I recently made the mistake of enabling quotas on one of my regular
scalability tests - concurrent file creates - and discovered that
the quota modification serialised the entire workload. Not good.
Only two of these patches are really scalability patches - the first
patch in the series is a cleanup that gets rid of dquot hints.
The first scalability change is to not require the dquot lock when
taking references to the dquot. This is done simply by converting
the reference count to an atomic and replacing all all operations
with equivalent atomic variable operations. This means that we can
remove the dquot lock from xfs_qm_dqhold().

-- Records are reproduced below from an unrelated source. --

What follows belongs to an exercise in optimizing a design on an open flow for small area, a short achievable clock period and few clock cycles per item; a production flow would make more cautious choices. The RTL was checked by simulation tests, not by an equivalence proof against the original design.

Design fft64, start of the top module:
module fft64 (
    input  wire        clk,
    input  wire        rst,
    input  wire        in_valid,
    output wire        in_ready,
    input  wire [15:0] in_re,
    input  wire [15:0] in_im,
    input  wire [17:0] in_coef,
    output wire        out_valid,
    input  wire        out_ready,
    output wire [23:0] out_re,
    output wire [23:0] out_im,
    output wire [3:0]  out_exp,
    output wire        out_sat,
    output wire        out_last
);
    localparam [2:0] P_IO = 3'd7;      
    reg rs;
    always @(posedge clk) rs <= rst;
    reg  [3:0] lbl;         
    reg  [2:0] pass;        
    reg  [2:0] ppass;       
    reg        have_old;    
    reg  [6:0] out_idx;     
    reg  [6:0] in_idx;      
    reg  [6:0] ins_idx;     
    reg        bv;          
    reg [15:0] b_re, b_im;
    reg [17:0] b_c;
    reg        in_rdy;      
    reg        in_rdy_p;    
    reg  [2:0] cnt;         
    reg        ov;          
    reg        ov_p;        
    reg [53:0] q0;          
    reg [53:0] qh;          
    reg [53:0] qb0, qb1, qb2;   
    reg  [1:0] qwp, qrp, qbn;   
  ...
For scale: ~4000 flip-flops, roughly 210000 um^2 of cells after synthesis.
==> flow/config.mk <==
export PLATFORM = sky130hd
export DESIGN_NAME = fft64
export DESIGN_NICKNAME = fft64
export VERILOG_FILES = /design/flow/design.v
export SDC_FILE = /design/flow/constraint.sdc
export NUM_CORES = 8
export LEC_CHECK = 0
export ABC_CLOCK_PERIOD_IN_PS = 6000
export CAP_MARGIN = 20
export CORE_MARGIN = 2
export CORE_UTILIZATION = 60
export PLACE_DENSITY = 0.7
export SLEW_MARGIN = 20
==> flow/constraint.sdc <==
create_clock -name core_clock -period 24.0 [get_ports {clk}]
set_input_delay 4.8000 -clock core_clock [delete_from_list [all_inputs] [get_ports {clk}]]
set_output_delay 4.8000 -clock core_clock [all_outputs]
set_load 0.01 [all_outputs]
standard.sh (not shown) runs the stock make flow with config.mk's settings and CLKGATE_MAP_FILE= SYNTH_SCRIPT=/design/flow/synth_recipe.tcl, a recipe that flattens the netlist after the stock synthesis.
==> flow/flow/run.sh <==
#!/bin/bash
# The standard layout (standard.sh: standard synthesis, then ORFS to
# finish) with two changes: repair_timing aims at a setup slack margin of
# 18.0 ns, i.e. at paths of about 6.0 ns, well inside the 24 ns clock, and
# clock tree synthesis inserts no dummy loads. The constraints and the clock
# period are unchanged.
set -euo pipefail
cd "$(dirname "${BASH_SOURCE[0]}")/.."
bash standard.sh SETUP_SLACK_MARGIN=18.0 \
    "CTS_ARGS=-sink_clustering_enable -repair_clock_nets -dont_use_dummy_load" \
    finish > flow_finish.log 2>&1
The baseline passed the timing, DRC and antenna checks.
Testbench counts at the start, summed over its fixed seeds: cycles 9,768, frames 64.
Rerun with:
==> flow/flow/run.sh (replaced) <==
#!/bin/bash
# The standard layout (standard.sh: standard synthesis, then ORFS to
# finish) with two changes: repair_timing aims at a setup slack margin of
# 17.8 ns, i.e. at paths of about 6.2 ns, well inside the 24 ns clock, and
# clock tree synthesis inserts no dummy loads. The constraints and the clock
# period are unchanged.
set -euo pipefail
cd "$(dirname "${BASH_SOURCE[0]}")/.."
bash standard.sh SETUP_SLACK_MARGIN=17.8 \
    "CTS_ARGS=-sink_clustering_enable -repair_clock_nets -dont_use_dummy_load" \
    finish > flow_finish.log 2>&1
After rerunning: Area after synthesis stays the same. First-iteration DRC count falls by a few percent. Global-route usage went down by 0.24 points. Non-clock buffer count came out lower by 17. Clock-buffer cell count grows by 1. Cell area goes down slightly. Register-to-register slack gets better by 0.07 ns. Sequential cell count stays the same.

========
Another version of the RTL of fft64 (not shown whole).
For scale: ~21,000 cells after synthesis, ~4,100 flip-flops, roughly 110 I/O pins, ~0.21 mm^2 of cells after synthesis.
## fft64
module fft64 (
    input  wire        clk,
    input  wire        rst,
    input  wire        in_valid,
    output wire        in_ready,
    input  wire [15:0] in_re,
    input  wire [15:0] in_im,
    input  wire [17:0] in_coef,
    output wire        out_valid,
    input  wire        out_ready,
    output wire [23:0] out_re,
    output wire [23:0] out_im,
    output wire [3:0]  out_exp,
    output wire        out_sat,
    output wire        out_last
);
==> flow/config.mk <==
export PLATFORM = sky130hd
export DESIGN_NAME = fft64
export DESIGN_NICKNAME = fft64
export VERILOG_FILES = /design/flow/design.v
export SDC_FILE = /design/flow/constraint.sdc
export NUM_CORES = 8
export LEC_CHECK = 0
export ABC_CLOCK_PERIOD_IN_PS = 6000
export CAP_MARGIN = 20
export CORE_MARGIN = 2
export CORE_UTILIZATION = 60
export CTS_CLUSTER_DIAMETER = 60
export CTS_CLUSTER_SIZE = 30
export PLACE_DENSITY = 0.7
export SLEW_MARGIN = 20
==> flow/constraint.sdc <==
create_clock -name core_clock -period 24.0 [get_ports {clk}]
set_input_delay 4.8000 -clock core_clock [delete_from_list [all_inputs] [get_ports {clk}]]
set_output_delay 4.8000 -clock core_clock [all_outputs]
set_load 0.01 [all_outputs]
==> flow/flow/run.sh <==
#!/bin/bash
# The standard layout (standard.sh: standard synthesis, then ORFS to
# finish) with one change: repair_timing aims at a setup slack margin of
# 17.8 ns, i.e. at paths of about 6.2 ns, well inside the 24 ns clock. The
# constraints and the clock period are unchanged.
set -euo pipefail
cd "$(dirname "${BASH_SOURCE[0]}")/.."
bash standard.sh SETUP_SLACK_MARGIN=17.8 finish > flow_finish.log 2>&1
Testbench counts at the start, summed over its fixed seeds: cycles 9,768, frames 64.
Then changed:
- CTS_CLUSTER_DIAMETER: 60 -> not set
- CTS_CLUSTER_SIZE: 30 -> not set
Effect: Non-clock buffer count drops by 22; final cell count climbs slightly; critical path depth grows by 14; first-iteration DRC count shrinks slightly; utilization rises by 1.0 points; synthesized cell count stays the same; count of clock-buffer cells in the layout increases by 284; routed wire length grows slightly.

-- what the ideal ports hide --
How much do the figures lean on ideal ports? The routed layouts below were timed once more, with nothing changed but the port constraints.
Step 1: set_driving_cell puts a clkbuf_16 on clk and a buf_2 on each other input, an assumption about the parent block.
Step 2 also shifts input and output timing later by t, the mid clock arrival at the registers, as if the neighbouring blocks saw the same clock.
Three values: ideal ports, drivers, drivers and shift; two values: the first two.
run | t, ns | setup WS [ns] | worst hold slack (ns) | worst setup path after step 2 | clock arrival spread, ns
the first run of note 1 | 1.029 | 17.669 / 17.550 / 17.326 | 0.217 / 0.217 / 0.217 | input to register | 0.137 / 0.136
the second run of note 1 | 1.024 | 17.625 / 17.510 / 17.068 | 0.244 / 0.244 / 0.244 | input to register | 0.129 / 0.128
the first run of note 2 | 1.050 | 17.531 / 17.419 / 16.616 | 0.293 / 0.293 / 0.293 | input to register | 0.091 / 0.091
the second run of note 2 | 1.064 | 17.652 / 17.561 / 16.665 | 0.267 / 0.267 / 0.267 | input to register | 0.088 / 0.088
After both steps every run listed still meets setup and hold. For the second run of note 2, which loses most, drivers alone change the setup slack by -0.091 ns; drivers and shift together by -0.987 ns.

Further optimisations
can be done on the release of references, but that is not done in
this patch or in this patch set.
Getting rid of the dquot lock from the hold code moves the
contention point to the transaction subsystem - xfs_trans_dqresv and
the transaction commit code. The second scalability change it to
make xfs_trans_dqresv() lockless by using cmpxchg rather than the
dquot lock for updating the reservations. We don't really need to
hold the dquot lock to check the quota limits as the limits almost
never change - it's really only the reservation that we care about
here, and if that changes between the check and the cmpxchg, then
we'll go around the loop and check the limits again with the newly
Overall, these patches improve workload performance from around
16,500 creates/s to about 24,000 creates/s. While 25% improvement is
nothing to complain about, performance without quotas is about
250,000 creates/s. So there's still a lot of ground to make up here.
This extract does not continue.